町中心部を一望できるポイントで、風景を楽しむフットパスモニターツアーの参加者たち |
細川藩の「宝暦の改革」(1752年)以降に造られたもので、他の地域では架け替えなどで姿を消す中、大切にされながら現在まで残ってきた。
そんな"石橋の里"で2011年から動きだしたのが、英国生まれの「フットパス」。
石橋のほか、棚田や山林、路地など、地域の資源を活用した散歩道を楽しむ取り組みだ。
きっかけは、アーチに差し込む光がハート形に見える石橋が「恋人の聖地」と話題になったことだった。
取り組みを始めた「美里NPOホールディングス」の浜田孝正(はまだ・こうせい)理事長(46)は「観光客の滞在時間を延ばしたかった。

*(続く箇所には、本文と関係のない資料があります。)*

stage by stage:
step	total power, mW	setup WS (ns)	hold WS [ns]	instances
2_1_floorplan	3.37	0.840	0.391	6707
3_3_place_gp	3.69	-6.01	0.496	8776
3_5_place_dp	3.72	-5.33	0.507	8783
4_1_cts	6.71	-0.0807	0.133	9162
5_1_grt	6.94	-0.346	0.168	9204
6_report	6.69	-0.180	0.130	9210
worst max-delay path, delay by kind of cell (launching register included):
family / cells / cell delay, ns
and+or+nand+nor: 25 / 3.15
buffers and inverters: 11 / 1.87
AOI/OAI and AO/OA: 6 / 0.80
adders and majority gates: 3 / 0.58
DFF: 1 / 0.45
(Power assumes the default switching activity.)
==> src/hdl/jsu_pkg.sv <==
// Package for the JSON string unescaper: phase encoding, result kinds,
// error codes, and the hex-digit and UTF-8 encode helpers.
// No dependencies.
package jsu_pkg;

    typedef enum logic [2:0] {
        PH_QUOTE   = 3'd0,
        PH_BODY    = 3'd1,
        PH_ESC     = 3'd2,
        PH_HEX1    = 3'd3,
        PH_PAIR_BS = 3'd4,
        PH_PAIR_U  = 3'd5,
        PH_HEX2    = 3'd6,
        PH_FINISH  = 3'd7
    } t_phase;

    typedef enum logic [1:0] {
        KIND_DATA  = 2'd0,
        KIND_DONE  = 2'd1,
        KIND_ERROR = 2'd2
    } t_kind;

    typedef enum logic [3:0] {
        ERR_NONE      = 4'd0,
        ERR_NO_QUOTE  = 4'd1,
        ERR_CONTROL   = 4'd2,
        ERR_SHORT_ESC = 4'd3,
        ERR_BAD_ESC   = 4'd4,
        ERR_SHORT_HEX = 4'd5,
        ERR_BAD_HEX   = 4'd6,
        ERR_SURROGATE = 4'd7,
        ERR_UNTERM    = 4'd8
    } t_err;

    localparam int MAX_DATA = 4;

    typedef struct packed {
        logic [MAX_DATA-1:0][7:0] bytes;
        logic [2:0]               count;
    } t_utf8;

    // bit 4 set when the character is not a hex digit
    function automatic logic [4:0] hex_val(input logic [7:0] c);
        logic [4:0] v;
        v = 5'h10;
        if (c >= "0" && c <= "9") begin
            v = {1'b0, 4'(c - 8'h30)};
        end else if (c >= "a" && c <= "f") begin
            v = {1'b0, 4'(c - 8'h57)};
        end else if (c >= "A" && c <= "F") begin
            v = {1'b0, 4'(c - 8'h37)};
        end
        return v;
    endfunction

    function automatic t_utf8 utf8_enc(input logic [20:0] cp);
        t_utf8 r;
        r = '0;
        if (cp <= 21'h7f) begin
            r.bytes[0] = cp[7:0];
            r.count    = 3'd1;
        end else if (cp <= 21'h7ff) begin
            r.bytes[0] = 8'hc0 | {3'b000, cp[10:6]};
            r.bytes[1] = 8'h80 | {2'b00, cp[5:0]};
            r.count    = 3'd2;
        end else if (cp <= 21'hffff) begin
            r.bytes[0] = 8'he0 | {4'b0000, cp[15:12]};
            r.bytes[1] = 8'h80 | {2'b00, cp[11:6]};
            r.bytes[2] = 8'h80 | {2'b00, cp[5:0]};
            r.count    = 3'd3;
        end else begin
            r.bytes[0] = 8'hf0 | {5'b00000, cp[20:18]};
            r.bytes[1] = 8'h80 | {2'b00, cp[17:12]};
            r.bytes[2] = 8'h80 | {2'b00, cp[11:6]};
            r.bytes[3] = 8'h80 | {2'b00, cp[5:0]};
            r.count    = 3'd4;
        end
        return r;
    endfunction

endpackage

イベント型ではなく、今あるものを生かそうと思った」と振り返る。
有志で試し歩きを繰り返し、鉄道跡巡りなど七つのコースを設定した。
コースづくりには町民らの協力が欠かせない。
7月のモニターツアーでは、古町地区の公民館で住民らが参加者に食事を振る舞い、交流を楽しんだ。

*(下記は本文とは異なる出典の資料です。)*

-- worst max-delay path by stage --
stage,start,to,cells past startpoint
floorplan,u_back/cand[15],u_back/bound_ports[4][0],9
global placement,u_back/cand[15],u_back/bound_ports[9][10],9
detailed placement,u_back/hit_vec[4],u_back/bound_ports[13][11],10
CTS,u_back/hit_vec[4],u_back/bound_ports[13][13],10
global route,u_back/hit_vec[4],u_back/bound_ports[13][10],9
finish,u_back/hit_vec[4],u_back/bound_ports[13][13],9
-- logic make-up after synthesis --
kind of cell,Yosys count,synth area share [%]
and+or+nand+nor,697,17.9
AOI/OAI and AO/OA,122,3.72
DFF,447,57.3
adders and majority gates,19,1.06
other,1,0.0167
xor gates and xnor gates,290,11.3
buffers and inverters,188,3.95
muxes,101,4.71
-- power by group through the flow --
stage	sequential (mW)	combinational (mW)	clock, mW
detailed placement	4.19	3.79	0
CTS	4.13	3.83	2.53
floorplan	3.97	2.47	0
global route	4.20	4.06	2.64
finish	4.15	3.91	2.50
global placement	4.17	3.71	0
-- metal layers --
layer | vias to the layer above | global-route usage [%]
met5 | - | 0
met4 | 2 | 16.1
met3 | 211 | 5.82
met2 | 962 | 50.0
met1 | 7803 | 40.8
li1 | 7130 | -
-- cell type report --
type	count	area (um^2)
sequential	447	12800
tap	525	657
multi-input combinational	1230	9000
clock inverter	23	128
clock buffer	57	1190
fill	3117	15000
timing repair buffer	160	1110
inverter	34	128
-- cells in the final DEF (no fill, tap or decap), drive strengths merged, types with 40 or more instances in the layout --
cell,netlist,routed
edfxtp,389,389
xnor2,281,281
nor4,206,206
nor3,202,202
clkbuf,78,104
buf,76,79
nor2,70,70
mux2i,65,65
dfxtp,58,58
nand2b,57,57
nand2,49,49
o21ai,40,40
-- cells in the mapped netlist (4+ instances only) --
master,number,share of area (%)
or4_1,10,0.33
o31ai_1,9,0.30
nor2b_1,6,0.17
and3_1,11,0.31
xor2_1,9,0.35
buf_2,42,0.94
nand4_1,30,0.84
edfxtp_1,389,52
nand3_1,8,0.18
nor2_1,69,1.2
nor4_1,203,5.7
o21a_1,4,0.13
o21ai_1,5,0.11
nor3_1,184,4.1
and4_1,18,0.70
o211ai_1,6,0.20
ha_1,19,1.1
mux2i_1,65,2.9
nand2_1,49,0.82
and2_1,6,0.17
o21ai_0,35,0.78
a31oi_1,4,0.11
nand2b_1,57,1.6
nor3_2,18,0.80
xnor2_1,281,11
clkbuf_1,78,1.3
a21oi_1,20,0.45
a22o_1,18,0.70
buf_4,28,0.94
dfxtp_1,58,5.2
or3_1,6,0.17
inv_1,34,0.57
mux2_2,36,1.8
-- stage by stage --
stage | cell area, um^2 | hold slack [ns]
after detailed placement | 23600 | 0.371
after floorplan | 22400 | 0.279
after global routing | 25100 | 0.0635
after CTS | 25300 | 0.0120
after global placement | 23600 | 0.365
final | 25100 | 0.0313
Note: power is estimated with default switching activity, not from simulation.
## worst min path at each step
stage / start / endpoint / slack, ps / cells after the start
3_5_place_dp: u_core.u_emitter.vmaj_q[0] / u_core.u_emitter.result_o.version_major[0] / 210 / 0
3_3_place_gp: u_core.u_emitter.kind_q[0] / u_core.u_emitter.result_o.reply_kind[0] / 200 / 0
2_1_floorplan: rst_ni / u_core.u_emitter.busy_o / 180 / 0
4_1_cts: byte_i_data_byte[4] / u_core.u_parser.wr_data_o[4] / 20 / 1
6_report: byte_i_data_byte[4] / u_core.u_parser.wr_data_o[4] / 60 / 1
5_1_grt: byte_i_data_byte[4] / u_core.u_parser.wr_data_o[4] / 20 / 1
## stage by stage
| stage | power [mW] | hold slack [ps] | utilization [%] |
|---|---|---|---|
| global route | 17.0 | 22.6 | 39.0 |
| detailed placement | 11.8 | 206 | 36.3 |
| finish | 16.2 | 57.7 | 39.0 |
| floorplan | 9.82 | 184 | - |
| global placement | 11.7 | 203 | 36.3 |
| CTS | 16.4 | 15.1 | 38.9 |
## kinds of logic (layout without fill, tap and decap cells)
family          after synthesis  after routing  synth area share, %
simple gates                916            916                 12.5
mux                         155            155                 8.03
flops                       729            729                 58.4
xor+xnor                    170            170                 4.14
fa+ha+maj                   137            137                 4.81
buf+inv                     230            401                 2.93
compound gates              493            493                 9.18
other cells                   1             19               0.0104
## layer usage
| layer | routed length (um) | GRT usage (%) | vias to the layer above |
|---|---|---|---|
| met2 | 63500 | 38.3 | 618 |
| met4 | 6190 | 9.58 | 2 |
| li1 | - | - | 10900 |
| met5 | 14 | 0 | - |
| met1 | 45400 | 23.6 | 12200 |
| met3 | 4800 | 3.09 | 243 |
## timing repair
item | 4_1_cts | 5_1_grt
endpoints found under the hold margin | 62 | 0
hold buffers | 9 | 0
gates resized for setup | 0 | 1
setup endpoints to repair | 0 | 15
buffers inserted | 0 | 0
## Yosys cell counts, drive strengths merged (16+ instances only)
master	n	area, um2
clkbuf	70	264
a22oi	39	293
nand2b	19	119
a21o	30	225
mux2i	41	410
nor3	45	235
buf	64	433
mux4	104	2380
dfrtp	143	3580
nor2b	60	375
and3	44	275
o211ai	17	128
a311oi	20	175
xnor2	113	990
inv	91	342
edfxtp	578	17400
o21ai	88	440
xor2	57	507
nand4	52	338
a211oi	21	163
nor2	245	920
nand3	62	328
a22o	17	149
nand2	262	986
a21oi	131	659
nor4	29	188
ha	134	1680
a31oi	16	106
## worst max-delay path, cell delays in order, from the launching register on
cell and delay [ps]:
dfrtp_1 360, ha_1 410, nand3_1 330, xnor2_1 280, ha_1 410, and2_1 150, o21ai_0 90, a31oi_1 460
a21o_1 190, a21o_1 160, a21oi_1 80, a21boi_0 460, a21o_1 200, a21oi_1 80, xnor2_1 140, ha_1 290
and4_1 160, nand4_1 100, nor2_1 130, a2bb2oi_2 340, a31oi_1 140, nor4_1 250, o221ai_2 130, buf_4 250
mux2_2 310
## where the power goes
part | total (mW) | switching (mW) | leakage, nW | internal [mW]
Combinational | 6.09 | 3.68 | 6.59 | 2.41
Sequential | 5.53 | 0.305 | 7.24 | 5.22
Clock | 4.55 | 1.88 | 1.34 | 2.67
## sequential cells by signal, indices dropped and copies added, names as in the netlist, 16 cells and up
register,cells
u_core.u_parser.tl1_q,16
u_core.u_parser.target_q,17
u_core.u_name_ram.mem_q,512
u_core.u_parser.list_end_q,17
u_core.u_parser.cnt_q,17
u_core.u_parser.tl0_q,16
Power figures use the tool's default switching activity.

左座重光(ぞうざ・しげみつ)区長(59)も「外部の人との交流で地域が元気になり、住民が集まるきっかけにもなる」とフットパスを歓迎する。
このほか、町商工会は特産品開発やコースの道標設置を担当。
町雇用促進協議会は石橋インストラクター6人を養成した。
コース内の地域では、住民の自発的な清掃活動も目立ってきた。
9月までには、モニターツアー参加者の意見などを参考に、新たに5コースを決める。
浜田理事長は「何もないことが、実は素晴らしいということを実感した」と話している。
* 豊かな自然と、のどかな景観に恵まれた美里町だが、そこで暮らす人たちは、意外に町の魅力や素晴らしさに気付いていない。
フットパスの取り組みは、地元の人たちが、地域の魅力や素晴らしさを再確認する絶好の機会でもある。